Josh Berkus <josh@agliodbs.com> writes: > However, can you tell me what exactly you are concerned about? lz4 is > under the BSD license, and released by Google. Why are we worried, exactly? Patents. The license on the code doesn't matter --- worst case, if someone objected, we could rewrite the algorithm ourselves to get out of an alleged copyright violation. But if someone comes after us for a patent violation we're screwed; or at least, our users who have terabytes of data stored with an infringing algorithm are screwed. Andres is right that we're paying closer attention to patent risks here than we do most places. That's because we know that the whole arena of data compression is a minefield of patents. It would be irresponsible not to try to check. regards, tom lane
On 06/25/2013 12:23 PM, Tom Lane wrote: > Josh Berkus <josh@agliodbs.com> writes: >> However, can you tell me what exactly you are concerned about? lz4 is >> under the BSD license, and released by Google. Why are we worried, exactly? > > Patents. The license on the code doesn't matter --- worst case, if > someone objected, we could rewrite the algorithm ourselves to get out > of an alleged copyright violation.
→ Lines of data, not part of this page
[config.mk]
export PLATFORM = sky130hd
export DESIGN_NAME = uart_rx_buffer
export DESIGN_NICKNAME = d
export VERILOG_FILES = /design/src/rtl/uart_pkg.sv /design/src/rtl/uart_sync_fifo.sv /design/src/rtl/uart_rx_buffer.sv
export SDC_FILE = /design/constraint.sdc
export NUM_CORES = 1
export LEC_CHECK = 0
export ABC_AREA = 1
export BUFFER_PORTS_ARGS = -buffer_cell sky130_fd_sc_hd__buf_2
export CAP_MARGIN = 25
export CORE_MARGIN = 2
export CORE_UTILIZATION = 61
export DETAILED_ROUTE_END_ITERATION = 10
export GPL_ROUTABILITY_DRIVEN = 0
export PLACE_DENSITY_LB_ADDON = 0.3
export SETUP_SLACK_MARGIN = 0.3
export SYNTH_ARGS = -nofsm -noshare
export SYNTH_HDL_FRONTEND = slang
export SYNTH_SLANG_ARGS = --single-unit
[constraint.sdc]
create_clock -name clk -period 2.5 [get_ports clk]
set_input_delay 0.125 -clock clk [delete_from_list [all_inputs] [get_ports clk]]
set_output_delay 0.125 -clock clk [all_outputs]
set_load 0.03 [all_outputs]
[src/rtl/uart_pkg.sv]
// Shared definitions for the UART receive buffer slice.
//   UART_DATA_W   width of one received byte
//   UART_ENTRY_W  FIFO entry width: {parity_tag, byte}
//   rx_state_e    receive handshake FSM states
package uart_pkg;

    localparam int UART_DATA_W  = 8;
    localparam int UART_ENTRY_W = UART_DATA_W + 1;

    typedef enum logic [1:0] {
        IDLE    = 2'd0,
        CAPTURE = 2'd1,
        CLEAR   = 2'd2
    } rx_state_e;

endpackage

[src/rtl/uart_sync_fifo.sv]
// First-word-fall-through synchronous FIFO.
// The head entry is presented on rd_data whenever the FIFO is not empty;
// rd_data reads as zero while empty so it never shows stale or unknown data.
// A write and a pop in the same cycle are both honoured when full (the pop
// frees the slot). A pop on an empty FIFO is ignored, including one that
// coincides with a write.
// Ports:
//   clk, reset          clock, asynchronous active-low reset
//   wr_en, wr_data      push request and entry
//   rd_en               pop the head entry
//   rd_data             head entry (FWFT)
//   empty, full, count  occupancy status, count is 0..DEPTH
module uart_sync_fifo #(
    parameter int DEPTH = 16,
    parameter int WIDTH = 9
) (
    input  logic                       clk,
    input  logic                       reset,
    input  logic                       wr_en,
    input  logic [WIDTH-1:0]           wr_data,
    input  logic                       rd_en,
    output logic [WIDTH-1:0]           rd_data,
    output logic                       empty,
    output logic                       full,
    output logic [$clog2(DEPTH):0]     count
);

    localparam int ADDR_W = $clog2(DEPTH);
    localparam int CNT_W  = ADDR_W + 1;

    logic [WIDTH-1:0]  mem [DEPTH];
    logic [ADDR_W-1:0] wr_ptr;
    logic [ADDR_W-1:0] rd_ptr;
    logic              do_wr;
    logic              do_rd;

    assign empty = (count == '0);
    assign full  = (count == CNT_W'(DEPTH));

    assign do_rd = rd_en && !empty;
    assign do_wr = wr_en && (!full || do_rd);

    assign rd_data = empty ? '0 : mem[rd_ptr];

    function automatic logic [ADDR_W-1:0] ptr_inc(input logic [ADDR_W-1:0] p);
        return (p == ADDR_W'(DEPTH - 1)) ? '0 : p + 1'b1;
    endfunction

    always_ff @(posedge clk) begin
        if (do_wr) begin
            mem[wr_ptr] <= wr_data;
        end
    end

    always_ff @(posedge clk or negedge reset) begin
        if (!reset) begin
            wr_ptr <= '0;
            rd_ptr <= '0;
            count  <= '0;
        end else begin
            if (do_wr) begin
                wr_ptr <= ptr_inc(wr_ptr);
            end
            if (do_rd) begin
                rd_ptr <= ptr_inc(rd_ptr);
            end
            case ({do_wr, do_rd})
                2'b10:   count <= count + 1'b1;
                2'b01:   count <= count - 1'b1;
                default: count <= count;
            endcase
        end
    end

endmodule
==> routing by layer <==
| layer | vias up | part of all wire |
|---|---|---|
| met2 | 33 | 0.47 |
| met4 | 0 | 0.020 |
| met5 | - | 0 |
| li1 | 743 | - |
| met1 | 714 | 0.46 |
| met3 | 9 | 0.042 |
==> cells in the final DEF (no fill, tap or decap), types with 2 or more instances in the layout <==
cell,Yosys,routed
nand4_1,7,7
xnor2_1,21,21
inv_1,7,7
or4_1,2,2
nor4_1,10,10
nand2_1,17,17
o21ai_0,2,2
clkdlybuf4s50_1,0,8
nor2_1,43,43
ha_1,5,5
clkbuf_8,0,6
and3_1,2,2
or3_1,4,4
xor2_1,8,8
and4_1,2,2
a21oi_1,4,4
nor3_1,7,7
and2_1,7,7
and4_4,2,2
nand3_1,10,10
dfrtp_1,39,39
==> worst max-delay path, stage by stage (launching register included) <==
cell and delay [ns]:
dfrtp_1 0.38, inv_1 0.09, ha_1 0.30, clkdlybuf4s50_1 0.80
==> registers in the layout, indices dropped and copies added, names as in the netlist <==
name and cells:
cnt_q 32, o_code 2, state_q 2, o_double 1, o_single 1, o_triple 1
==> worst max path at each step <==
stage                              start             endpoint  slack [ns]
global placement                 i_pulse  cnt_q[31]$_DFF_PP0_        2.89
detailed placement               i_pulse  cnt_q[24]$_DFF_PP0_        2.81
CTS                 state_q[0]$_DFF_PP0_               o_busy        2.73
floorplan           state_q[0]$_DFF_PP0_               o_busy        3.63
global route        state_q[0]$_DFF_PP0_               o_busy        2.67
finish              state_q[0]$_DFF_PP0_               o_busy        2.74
--- src/rtl/rom_fetch_arbiter.sv ---
// Shared sprite/maze ROM arbiter: round-robin with an urgent override for the
// background fetcher, and a tag pipeline that steers each returned byte home.
module rom_fetch_arbiter #(
  parameter int N_REQ   = 3,
  parameter int ADDR_W  = 19,
  parameter int DATA_W  = 8,
  parameter int ROM_LAT = 1
) (
  input  logic                    Clk,
  input  logic                    Reset,
  input  logic [N_REQ-1:0]        req,
  input  logic [N_REQ*ADDR_W-1:0] addr,
  input  logic                    urgent,
  output logic [N_REQ-1:0]        gnt,
  output logic [N_REQ-1:0]        rvalid,
  output logic [DATA_W-1:0]       rdata,
  output logic [ADDR_W-1:0]       rom_addr,
  input  logic [DATA_W-1:0]       rom_data,
  output logic                    busy
);

  localparam int ID_W   = (N_REQ > 1) ? $clog2(N_REQ) : 1;
  localparam int STAGES = ROM_LAT + 1;

  logic [ID_W-1:0]   ptr;
  logic              grant_any;
  logic              urgent_win;
  logic [ID_W-1:0]   winner;
  logic [STAGES-1:0] tag_v;
  logic [ID_W-1:0]   tag_id [STAGES];

  // Scan from the highest offset down so the hit closest to ptr is kept last.
  always_comb begin
    int idx;
    idx        = 0;
    grant_any  = 1'b0;
    urgent_win = 1'b0;
    winner     = '0;
    gnt        = '0;
    if (!Reset) begin
      if (urgent && req[0]) begin
        grant_any  = 1'b1;
        urgent_win = 1'b1;
      end else begin
        for (int k = N_REQ - 1; k >= 0; k--) begin
          idx = (int'(ptr) + k) % N_REQ;
          if (req[idx]) begin
            grant_any = 1'b1;
            winner    = ID_W'(idx);
          end
        end
      end
      if (grant_any) gnt = N_REQ'(1) << winner;
    end
  end

  // Urgent grants leave the pointer alone so the rotation resumes where it was.
  always_ff @(posedge Clk) begin
    if (Reset) begin
      ptr      <= '0;
      rom_addr <= '0;
      tag_v    <= '0;
    end else begin
      if (grant_any && !urgent_win)
        ptr <= (winner == ID_W'(N_REQ - 1)) ? '0 : winner + 1'b1;
      if (grant_any)
        rom_addr <= addr[int'(winner)*ADDR_W +: ADDR_W];
      tag_v <= {tag_v[STAGES-2:0], grant_any};
    end
  end

  always_ff @(posedge Clk) begin
    tag_id[0] <= winner;
    for (int k = 1; k < STAGES; k++) tag_id[k] <= tag_id[k-1];
  end

  assign rvalid = (!Reset && tag_v[STAGES-1]) ? (N_REQ'(1) << tag_id[STAGES-1]) : '0;
  assign rdata  = rom_data;
  assign busy   = !Reset && (|tag_v);

endmodule

--- config.mk ---
export PLATFORM = sky130hd
export DESIGN_NAME = rom_fetch_arbiter
export DESIGN_NICKNAME = d
export VERILOG_FILES = /design/src/rtl/rom_fetch_arbiter.sv
export SDC_FILE = /design/constraint.sdc
export NUM_CORES = 1
export LEC_CHECK = 0
export ABC_AREA = 1
export ABC_CLOCK_PERIOD_IN_PS = 2100
export BUFFER_PORTS_ARGS = -buffer_cell sky130_fd_sc_hd__buf_2
export CAP_MARGIN = 5
export CORE_MARGIN = 5
export CORE_UTILIZATION = 35
export CTS_CLUSTER_SIZE = 25
export DETAILED_ROUTE_END_ITERATION = 6
export GPL_ROUTABILITY_DRIVEN = 0
export PLACE_DENSITY = 0.66
export SETUP_SLACK_MARGIN = 0.1
export SLEW_MARGIN = 20
export SYNTH_ARGS = -nofsm -noshare
export SYNTH_HDL_FRONTEND = slang
export SYNTH_SLANG_ARGS = --single-unit
--- constraint.sdc ---
create_clock -name Clk -period 2.1 [get_ports Clk]
set_input_delay 0.21 -clock Clk [delete_from_list [all_inputs] [get_ports Clk]]
set_output_delay 0.21 -clock Clk [all_outputs]
set_load 0.005 [all_outputs]
## Word level (Yosys, flattened, before mapping)

Memory sizes are Yosys's and may differ from the RTL's.
Cells that the tools add are included.

- Register bits: 23
- RAM bits: 4
- Input port bits: 71
- Logic and storage cells: 52
- Memories kept: 1

- $add $sub $neg: 3
- Multipliers: 1
- Divide/modulo/power cells: 3
- $lt $le $gt $ge: 3
- Eq/ne operators: 1
- Shifts and indexed selects: 3
- Muxes and demuxes: 27
- Reductions and logical operators: 7

Memory list:

| memory | words | bits a word | read ports | clocked after memory_dff | write ports | RTL line | source |
|---|---|---|---|---|---|---|---|
| tag_id | 2 | 2 | 2 | 0 | 2 | 30 | `logic [ID_W-1:0] tag_id [STAGES];` |

Operators by type and width:

| cell | count |
|---|---|
| $lt A32 B4 Y1 const B | 3 |
| $mod A32 B3 Y32 const B | 2 |
| $shiftx A57 B8 Y19 | 1 |
| $mod A3 B3 Y32 const B | 1 |
| $mux W1 | 14 |
| $mux W2 | 7 |
| $mux W3 | 3 |
| $mul A2 B5 Y7 const B | 1 |
| $bmux W1 S2 | 3 |
| $shl A1 B2 Y3 const A | 2 |
| $logic_and A1 B1 Y1 | 4 |
| $add A2 B1 Y3 const B | 1 |
| $add A2 B2 Y3 const B | 1 |
| $add A2 B1 Y2 const B | 1 |
| $eq A2 B2 Y1 const B | 1 |
| $logic_not A1 Y1 | 2 |
| $reduce_or A2 Y1 | 1 |

## Logic depth before layout (Yosys ltp)

- Depth in word-level cells: 13
- Depth in mapped cells: 14
- Mapped depth without buffers: 13

## Worst setup path before layout

Ideal clock, no wire load.

- Path kind: reg-to-reg
- Start: register ptr[0]
- End: register rom_addr[10]
- Data arrival time: 1.634 ns
- Setup slack: 0.349 ns
- Stages on the path, launching flop included: 12
- Buffers on the path: 2
- Clock period less this slack: 1.751 ns
- Cells stage by stage: dfxtp_1 inv_1 ha_1 inv_2 nand2_1 nand3_1 nand2_1 nand3b_2 buf_4 buf_2 o21ai_0 nor2_1

- Word-level cells in the longest chain between the ends: 13
- Elaborated cells between the ends (all ways): 28

Ends and longest elaborated chain:

| item | RTL line | source |
|---|---|---|
| start: declaration | 25 | `logic [ID_W-1:0] ptr;` |
| start signal: assignment | 65 | `ptr <= (winner == ID_W'(N_REQ - 1)) ? '0 : winner + 1'b1;` |
| $add A2 B2 Y3 | 46 | `idx = (int'(ptr) + k) % N_REQ;` |
| $mod A32 B3 Y32 | 46 |  |
| $bmux W1 S2 | 47 | `if (req[idx]) begin` |
| $mux W1 (implied by the code) (2 in series) | 47 |  |
| $mux W2 (3 in series) | 47 |  |
| $mux W2 | 41 | `if (urgent && req[0]) begin` |
| $mux W2 (2 in series) | 40 | `if (!Reset) begin` |
| $mul A2 B5 Y7 | 67 | `rom_addr <= addr[int'(winner)*ADDR_W +: ADDR_W];` |
| $shiftx A57 B8 Y19 | 67 |  |
| end signal: assignment | 67 |  |
| end: declaration | 17 | `output logic [ADDR_W-1:0] rom_addr,` |

Parallel ways exist; a longest one is shown, timed or not. The select of a mux whose other input is x is not followed.
A chain may end at the register's enable or synchronous reset.

## Final worst setup path

- Start: register ptr[0]
- End: output port gnt[0]

- Word-level cells in the longest chain between the ends: 13
- Elaborated cells between the ends (all ways): 27

Ends and longest elaborated chain:

| item | RTL line | source |
|---|---|---|
| $add A2 B2 Y3 | 46 |  |
| $mod A32 B3 Y32 | 46 |  |
| $bmux W1 S2 | 47 |  |
| $mux W1 (implied by the code) (2 in series) | 47 |  |
| $mux W2 (3 in series) | 47 |  |
| $mux W2 | 41 |  |
| $mux W2 | 40 |  |
| $shl A1 B2 Y3 | 53 | `if (grant_any) gnt = N_REQ'(1) << winner;` |
| $mux W3 * | 53 |  |
| $mux W3 * | 40 |  |
| end: declaration | 14 | `output logic [N_REQ-1:0] gnt,` |

Every way passes the cells marked *; elsewhere a longest branch is shown, timed or not. The select of a mux whose other input is x is not followed.

==> insert_results.sql <==
INSERT INTO impl_metrics (metric_group, metric, value, unit) VALUES
('status', 'outcome', 'finished, final reports clean', ''),
('logic_synthesis', 'netlist_instances', '308', ''),
('finish', 'final_std_cells_w_o_fill', '462', ''),
('finish', 'layout-area-overhead-vs-synth', '36.0', '%'),
('floorplanning', 'floorplan.initialDensity', '36.3', '%'),
('logic_synthesis', 'synth_compound_gate_area_share', '7.11', '%'),
('power_and_ir_drop', 'irDropWorstVdd', '0.000584', 'V'),
('logic_synthesis', 'synth_top_family_by_area', 'simple AND/OR/NAND/NOR gates', ''),
('floorplanning', 'boundaryPins', '105', ''),
('global_route', 'first_global_vias', '2020', ''),
('worst_setup_path', 'r2r_start', 'ptr[0]', ''),
('global_route', 'track_usage', '15.3', '%'),
('min_path', 'min_path_cells', '2', ''),
('detailed_routing', 'avgViaCountPerCell', '4.48', ''),
('sta', 'final_hold_viol_count', '0', ''),
('logic_synthesis', 'post_synth_fa_ha_maj_area_fraction', '1.34', '%'),
('worst_setup_path', 'setup_crit_end_kind', 'output pin', ''),
('logic_synthesis', 'synth_area_leaders', 'dfxtp_1 (29%), nor2_1 (17%), inv_1 (10%), nand2_1 (7.7%), nand4_1 (6.4%)', ''),
('logic_synthesis', 'syn_std_cell_area', '0.00186', 'mm2'),
('sta', 'setup_ws', '43.0', 'ps'),
('global_route', 'globalRoute.totalOverflow', '0', ''),
('worst_setup_path', 'cp.depth', '10', ''),
('global_route', 'antenna_found_initial', '0', ''),
('min_path', 'worstHoldPathType', 'input pin to flip-flop', ''),
('min_path', 'hold_start', 'Reset', ''),
('logic_synthesis', 'ys.warnings.count', '0', ''),
('sta', 'slew_violations', '0', ''),
('worst_setup_path', 'register_to_register_setup_slack', '210', 'ps'),
('global_route', 'grt_first_pass_wirelength', '9.07', 'mm'),
('power_and_ir_drop', 'power_density', '1140', 'mW/mm2'),
('clocking', 'clk_latency', '270', 'ps'),
('global_route', 'grt_max_degree', '24', ''),
('worst_setup_path', 'worstSetupPathType', 'flip-flop to output pin', ''),
('worst_setup_path', 'critPathLaunch', 'ptr[0]', ''),
('place', 'dp.cells', '452', ''),
('finish', 'antenna_cells_inserted', '0', ''),
('logic_synthesis', 'synth-async-reset-ratio', '0', '%'),
('finish', 'post-route-util', '49.3', '%'),
('clocking', 'cts_htree_levels', '1', ''),
('clocking', 'cts.root.buffer_cell', 'clkbuf_8', ''),
('sta', 'fin_crit_sh', '98.0', '%'),
('logic_synthesis', 'synth_top_area_cell', 'dfxtp_1', ''),
('detailed_routing', 'wl', '5.31', 'mm'),
('clocking', 'cts-buffers-inserted', '3', ''),
('clocking', 'clock-sinks', '27', ''),
('detailed_routing', 'ant_nets', '0', ''),
('logic_synthesis', 'synthXorXnorAreaFrac', '0', '%'),
('finish', 'layout.nets', '466', ''),
('sta', 'timing.fmax', '486', 'MHz'),
('detailed_routing', 'dr.first_iter.drc_count', '38', ''),
('worst_setup_path', 'crit_buf_inv', '3', ''),
('floorplanning', 'die_h', '83.0', 'um'),
('floorplanning', 'fp-row-count', '26', ''),
('logic_synthesis', 'synth.net_count', '381', ''),
('worst_setup_path', 'critPathRequiredTime', '1890', 'ps'),
('sta', 'timing_worst_slew_pin_value', '422', 'ps'),
('detailed_routing', 'dr_total_vias', '2069', ''),
('clocking', 'worst_setup_hold_path_clk_slew', '100', 'ps'),
('sta', 'period_minus_slack', '2060', 'ps'),
('floorplanning', 'area_of_the_core', '0.00514', 'mm2'),
('logic_synthesis', 'netlist-cell-type-count', '24', ''),
('finish', 'drive_above_1_share', '38.8', '%'),
('clocking', 'clockBufferDepth', '2', ''),
('place', 'port_buffers', '88', ''),
('logic_synthesis', 'avgSynthCellArea', '6.05', 'um2'),
('logic_synthesis', 'synth-seq-cells', '27', ''),
('logic_synthesis', 'count_of_flip_flops_with_a_built_in_enable_after_synthesis', '0', ''),
('worst_setup_path', 'startpoint_type', 'flip-flop', ''),
('worst_setup_path', 'critPathArrivalTime', '1850', 'ps'),
('logic_synthesis', 'ys_seq_area_share', '29.0', '%'),
('sta', 'setup_repair_after_global_routing_missed_its_margin', 'yes', '');
[timing repair]
action | 4_1_cts | 5_1_grt
buffers inserted | 5 | 3
gates resized for setup | 13 | 15
hold buffers | 0 | 0
pin swaps | 2 | 6
setup endpoints to repair | 4 | 24
[registers in the layout, summed over array words and instances, names as in the netlist]
name / flops
ptr: 2
rom_addr: 19
tag_id: 4
tag_v: 2
[power by group]
group          switching, uW  total, uW  internal (uW)  leakage [uW]
Sequential              96.1        809            713      0.000227
Combinational           1040       1780            746       0.00118
Clock                    167        301            135     0.0000217
Total                   1300       2890           1590       0.00143
[cell families (layout without fill, tap and decap cells)]
family | Yosys count | after routing
AOI/OAI and AO/OA | 25 | 25
adders and majority gates | 2 | 2
buffers and inverters | 80 | 164
DFF | 27 | 27
and+or+nand+nor | 174 | 174
[per-stage QoR]
step           TNS, ps  area, um2  hold slack [ps]
3_3_place_gp         0       2310              312
6_report             0       2530              110
3_5_place_dp         0       2310              315
2_1_floorplan        0       1860              282
5_1_grt          -40.8       2530             93.8
4_1_cts              0       2460             97.4
[worst reg2reg max path, delay by kind of cell (launching register included)]
family | cells | cell delay, ps
adders and majority gates | 1 | 170
AOI/OAI and AO/OA | 1 | 190
DFF | 1 | 350
and+or+nand+nor | 8 | 710
buffers and inverters | 3 | 380
[Yosys cell counts (3+ instances only)]
cell type and number:
buf_2 5, buf_4 13, clkbuf_1 3, dfxtp_1 27
inv_1 51, inv_2 5, nand2_1 38, nand3_1 7
nand3_2 4, nand4_1 19, nor2_1 83, nor2_2 18
o21ai_0 21
[final timing paths]
kind | endpoint
max | gnt[0]
min | tag_v[1]
max reg2reg | rom_addr[6]
min reg2reg | tag_id[0][3]
[routing by layer]
layer / GRT usage, % / part of all wire [%] / up-vias
li1: - / - / 1101
met1: 19.6 / 45 / 878
met2: 25.2 / 45 / 88
met3: 5.64 / 10 / 2
met4: 1.63 / 0.38 / 0
met5: 0 / 0 / -
[placed cells by master (no fill, tap or decap), types with 3 or more instances in the layout]
cell type  count
o21ai_0       21
nand4_1       19
nand3_1        5
nand3_2        5
dfxtp_1       25
inv_1         50
inv_2          4
nand2_1       34
buf_4         12
nor2_2        18
buf_2         88
nor2_1        82
nand2_2        3
clkbuf_8       3
[layout make-up]
| cell class | count | area [um2] |
|---|---|---|
| Sequential cell | 27 | 546 |
| Clock inverter | 1 | 7.51 |
| Timing Repair Buffer | 104 | 588 |
| Inverter | 56 | 215 |
| Tap cell | 70 | 87.6 |
| Fill cell | 553 | 2610 |
| Clock buffer | 3 | 41.3 |
| Multi-Input combinational cell | 201 | 1050 |
Power figures use the tool's default switching activity.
But if someone comes after us for > a patent violation we're screwed; or at least, our users who have > terabytes of data stored with an infringing algorithm are screwed. Taking this off-list, because it is a legal matter. Particularly, it's legally problematic to discuss patents on a public mailing list, as we found out with the ARC patent. -- Josh Berkus PostgreSQL Experts Inc. http://pgexperts.com
I've been following this issue these last few months. Having the latest and best compressors built-in is a fashionable features these days. And for good reasons. I'm quite amazed that this issue is still considered a "legal risk". To put this in perspective, the *whole world* is using LZ4 by now. It's integrated directly into Linux kernel ARM, which means every smartphone on the planet will have this piece of software integrated right at the factory. And that's not just Linux. HBase has it. TokuDB has it. Delphix has it. And PostgreSQL is stuck with what, pglz ? How come any compressor which could put some competition to pglz is systematically pushed out of the field on the ground of unverifiable "legal risks" ? And why would pglz be much safer to the very same risks ? From what I can see, pglz is more complex, and therefore exposed to many more patent risks, than simpler lz alternatives. Seems the debate is overly biaised in favor of pglz. -- View this message in context: http://postgresql.1045698.n5.nabble.com/pluggable-compression-support-tp5759259p5772891.html Sent from the PostgreSQL - hackers mailing list archive at Nabble.com.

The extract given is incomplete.